┌──

<file path="src/rtl/song_note_sequencer_if.sv">
// Bus between the note sequencer, the song ROM and the game controller.
//   start_in          1-cycle start request (controller -> sequencer)
//   song_sel_in       song number, sampled with an accepted start
//   player_note_in    player note, 0 = none
//   rom_addr_out      {song, index} to the song ROM
//   rom_data_in       ROM note: 0 = rest, 7'h7F = end marker, else pitch
//   current_notes_out 5-note window, [34:28] is the note playing now
//   score_out         hits in the current/last song (saturating)
//   beat_out          1-cycle pulse per beat boundary
//   busy_out          song in progress
//   done_out          1-cycle pulse when the song finishes
interface song_note_sequencer_if #(
  parameter int unsigned IDX_W   = 8,
  parameter int unsigned SCORE_W = 12
);
  logic               start_in;
  logic [1:0]         song_sel_in;
  logic [6:0]         player_note_in;
  logic [IDX_W+1:0]   rom_addr_out;
  logic [6:0]         rom_data_in;
  logic [34:0]        current_notes_out;
  logic [SCORE_W-1:0] score_out;
  logic               beat_out;
  logic               busy_out;
  logic               done_out;

  modport slave (
    input  start_in, song_sel_in, player_note_in, rom_data_in,
    output rom_addr_out, current_notes_out, score_out, beat_out, busy_out, done_out
  );

  modport master (
    output start_in, song_sel_in, player_note_in, rom_data_in,
    input  rom_addr_out, current_notes_out, score_out, beat_out, busy_out, done_out
  );
endinterface

</file>
<file path="src/rtl/song_note_sequencer.sv">
// Song note sequencer: fetches notes of the selected song from the song ROM
// into a 5-note look-ahead window plus a one-note prefetch register, shifts
// the window once per beat and scores player hits against the head note.
// Ports:
//   clk_in  system clock
//   rst_in  synchronous active-high reset
//   bus     song_note_sequencer_if.slave (start/select/player in, ROM port,
//           window, score, beat/busy/done status out)
module song_note_sequencer #(
  parameter int unsigned BEAT_CYCLES = 25_000_000,
  parameter int unsigned ROM_LATENCY = 2,
  parameter int unsigned IDX_W       = 8,
  parameter int unsigned SCORE_W     = 12
) (
  input  logic clk_in,
  input  logic rst_in,
  song_note_sequencer_if.slave bus
);

  localparam int unsigned BEAT_W = (BEAT_CYCLES > 1) ? $clog2(BEAT_CYCLES) : 1;
  localparam int unsigned LAT_W  = $clog2(ROM_LATENCY + 1);
  localparam logic [6:0]  MARKER = 7'h7F;

  typedef enum logic [1:0] {IDLE, PRELOAD, PLAY, DONE} state_t;

  state_t             state;
  logic [1:0]         song;
  logic [IDX_W-1:0]   idx;
  logic [4:0]         vmask;
  logic [6:0]         prefetch;
  logic               pvalid;
  logic               ended;
  logic               fetching;
  logic               fetch_req;
  logic [LAT_W-1:0]   wait_cnt;
  logic [2:0]         loaded;
  logic [BEAT_W-1:0]  beat_cnt;
  logic               hit;

  logic [6:0] head;
  logic       hit_now;
  logic       tick;
  logic       is_marker;
  logic [4:0] vmask_next;

  always_comb begin
    head       = bus.current_notes_out[34:28];
    hit_now    = vmask[4] && (head != '0) && (bus.player_note_in == head);
    tick       = (state == PLAY) && (beat_cnt == BEAT_W'(BEAT_CYCLES - 1));
    is_marker  = (bus.rom_data_in == MARKER);
    vmask_next = {vmask[3:0], pvalid};
  end

  always_ff @(posedge clk_in) begin
    if (rst_in) begin
      state                 <= IDLE;
      song                  <= '0;
      idx                   <= '0;
      vmask                 <= '0;
      prefetch              <= '0;
      pvalid                <= 1'b0;
      ended                 <= 1'b0;
      fetching              <= 1'b0;
      fetch_req             <= 1'b0;
      wait_cnt              <= '0;
      loaded                <= '0;
      beat_cnt              <= '0;
      hit                   <= 1'b0;
      bus.rom_addr_out      <= '0;
      bus.current_notes_out <= '0;
      bus.score_out         <= '0;
      bus.beat_out          <= 1'b0;
      bus.busy_out          <= 1'b0;
      bus.done_out          <= 1'b0;
    end else begin
      bus.beat_out <= 1'b0;
      bus.done_out <= 1'b0;
      case (state)
        IDLE: begin
          if (bus.start_in) begin
            song                  <= bus.song_sel_in;
            idx                   <= '0;
            vmask                 <= '0;
            prefetch              <= '0;
            pvalid                <= 1'b0;
            ended                 <= 1'b0;
            fetching              <= 1'b0;
            fetch_req             <= 1'b0;
            loaded                <= '0;
            hit                   <= 1'b0;
            bus.current_notes_out <= '0;
            bus.score_out         <= '0;
            bus.busy_out          <= 1'b1;
            state                 <= PRELOAD;
          end
        end

        // Window and prefetch form one 6-deep shift chain: every loaded note
        // enters the prefetch slot and pushes the chain up by one, so after
        // six loads the first note sits at the head.
        PRELOAD: begin
          if (fetching) begin
            if (wait_cnt != '0) begin
              wait_cnt <= wait_cnt - LAT_W'(1);
            end else begin
              fetching              <= 1'b0;
              loaded                <= loaded + 3'd1;
              bus.current_notes_out <= {bus.current_notes_out[27:0], prefetch};
              vmask                 <= vmask_next;
              if (is_marker) begin
                prefetch <= '0;
                pvalid   <= 1'b0;
                ended    <= 1'b1;
              end else begin
                prefetch <= bus.rom_data_in;
                pvalid   <= 1'b1;
                if (idx == '1) ended <= 1'b1;
                else           idx   <= idx + IDX_W'(1);
              end
              if (loaded == 3'd5) begin
                state    <= PLAY;
                beat_cnt <= '0;
              end
              if (is_marker && idx == '0) begin
                state        <= DONE;
                bus.done_out <= 1'b1;
                bus.busy_out <= 1'b0;
              end
            end
          end else if (ended) begin
            // Song ended early: pad the rest of the chain with invalid rests.
            loaded                <= loaded + 3'd1;
            bus.current_notes_out <= {bus.current_notes_out[27:0], prefetch};
            vmask                 <= vmask_next;
            prefetch              <= '0;
            pvalid                <= 1'b0;
            if (loaded == 3'd5) begin
              state    <= PLAY;
              beat_cnt <= '0;
            end
          end else begin
            bus.rom_addr_out <= {song, idx};
            fetching         <= 1'b1;
            wait_cnt         <= LAT_W'(ROM_LATENCY);
          end
        end

        PLAY: begin
          beat_cnt <= tick ? '0 : beat_cnt + BEAT_W'(1);
          if (hit_now) hit <= 1'b1;

          if (fetch_req) begin
            fetch_req        <= 1'b0;
            bus.rom_addr_out <= {song, idx};
            fetching         <= 1'b1;
            wait_cnt         <= LAT_W'(ROM_LATENCY);
          end else if (fetching) begin
            if (wait_cnt != '0) begin
              wait_cnt <= wait_cnt - LAT_W'(1);
            end else begin
              fetching <= 1'b0;
              if (is_marker) begin
                prefetch <= '0;
                pvalid   <= 1'b0;
                ended    <= 1'b1;
              end else begin
                prefetch <= bus.rom_data_in;
                pvalid   <= 1'b1;
                if (idx == '1) ended <= 1'b1;
                else           idx   <= idx + IDX_W'(1);
              end
            end
          end

          // The tick cycle's own match still counts for the ending beat.
          if (tick) begin
            bus.beat_out <= 1'b1;
            if ((hit || hit_now) && bus.score_out != '1)
              bus.score_out <= bus.score_out + SCORE_W'(1);
            hit                   <= 1'b0;
            bus.current_notes_out <= {bus.current_notes_out[27:0], prefetch};
            vmask                 <= vmask_next;
            prefetch              <= '0;
            pvalid                <= 1'b0;
            if (!ended) fetch_req <= 1'b1;
            if (vmask_next == '0) begin
              state        <= DONE;
              bus.done_out <= 1'b1;
              bus.busy_out <= 1'b0;
            end
          end
        end

        DONE: state <= IDLE;

        default: state <= IDLE;
      endcase
    end
  end

endmodule

</file>
<file path="src/flat_wrapper.sv">
// flat-port wrapper written by rule: the top's interface ports become plain ports
module song_note_sequencer_flat 
#(
  parameter int unsigned BEAT_CYCLES = 25_000_000,
  parameter int unsigned ROM_LATENCY = 2,
  parameter int unsigned IDX_W       = 8,
  parameter int unsigned SCORE_W     = 12
)
  (clk_in, rst_in, bus_start_in, bus_song_sel_in, bus_player_note_in, bus_rom_data_in, bus_rom_addr_out, bus_current_notes_out, bus_score_out, bus_beat_out, bus_busy_out, bus_done_out);
  song_note_sequencer_if #(.IDX_W(IDX_W), .SCORE_W(SCORE_W)) bus_i ();
  input  logic clk_in;
  input  logic rst_in;
  input wire logic [$bits(bus_i.start_in)-1:0] bus_start_in;
  input wire logic [$bits(bus_i.song_sel_in)-1:0] bus_song_sel_in;
  input wire logic [$bits(bus_i.player_note_in)-1:0] bus_player_note_in;
  input wire logic [$bits(bus_i.rom_data_in)-1:0] bus_rom_data_in;
  output wire logic [$bits(bus_i.rom_addr_out)-1:0] bus_rom_addr_out;
  output wire logic [$bits(bus_i.current_notes_out)-1:0] bus_current_notes_out;
  output wire logic [$bits(bus_i.score_out)-1:0] bus_score_out;
  output wire logic [$bits(bus_i.beat_out)-1:0] bus_beat_out;
  output wire logic [$bits(bus_i.busy_out)-1:0] bus_busy_out;
  output wire logic [$bits(bus_i.done_out)-1:0] bus_done_out;
  assign bus_i.start_in = bus_start_in;
  assign bus_i.song_sel_in = bus_song_sel_in;
  assign bus_i.player_note_in = bus_player_note_in;
  assign bus_i.rom_data_in = bus_rom_data_in;
  assign bus_rom_addr_out = bus_i.rom_addr_out;
  assign bus_current_notes_out = bus_i.current_notes_out;
  assign bus_score_out = bus_i.score_out;
  assign bus_beat_out = bus_i.beat_out;
  assign bus_busy_out = bus_i.busy_out;
  assign bus_done_out = bus_i.done_out;
  song_note_sequencer #(.BEAT_CYCLES(BEAT_CYCLES), .ROM_LATENCY(ROM_LATENCY), .IDX_W(IDX_W), .SCORE_W(SCORE_W)) u_core (.clk_in(clk_in), .rst_in(rst_in), .bus(bus_i));
endmodule
</file>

└──

What the task asks:
From the opening line of the data above through the line holding "current/last song (saturating)", give every line again exactly as it stands.

Answer section:
<file path="src/rtl/song_note_sequencer_if.sv">
// Bus between the note sequencer, the song ROM and the game controller.
//   start_in          1-cycle start request (controller -> sequencer)
//   song_sel_in       song number, sampled with an accepted start
//   player_note_in    player note, 0 = none
//   rom_addr_out      {song, index} to the song ROM
//   rom_data_in       ROM note: 0 = rest, 7'h7F = end marker, else pitch
//   current_notes_out 5-note window, [34:28] is the note playing now
//   score_out         hits in the current/last song (saturating)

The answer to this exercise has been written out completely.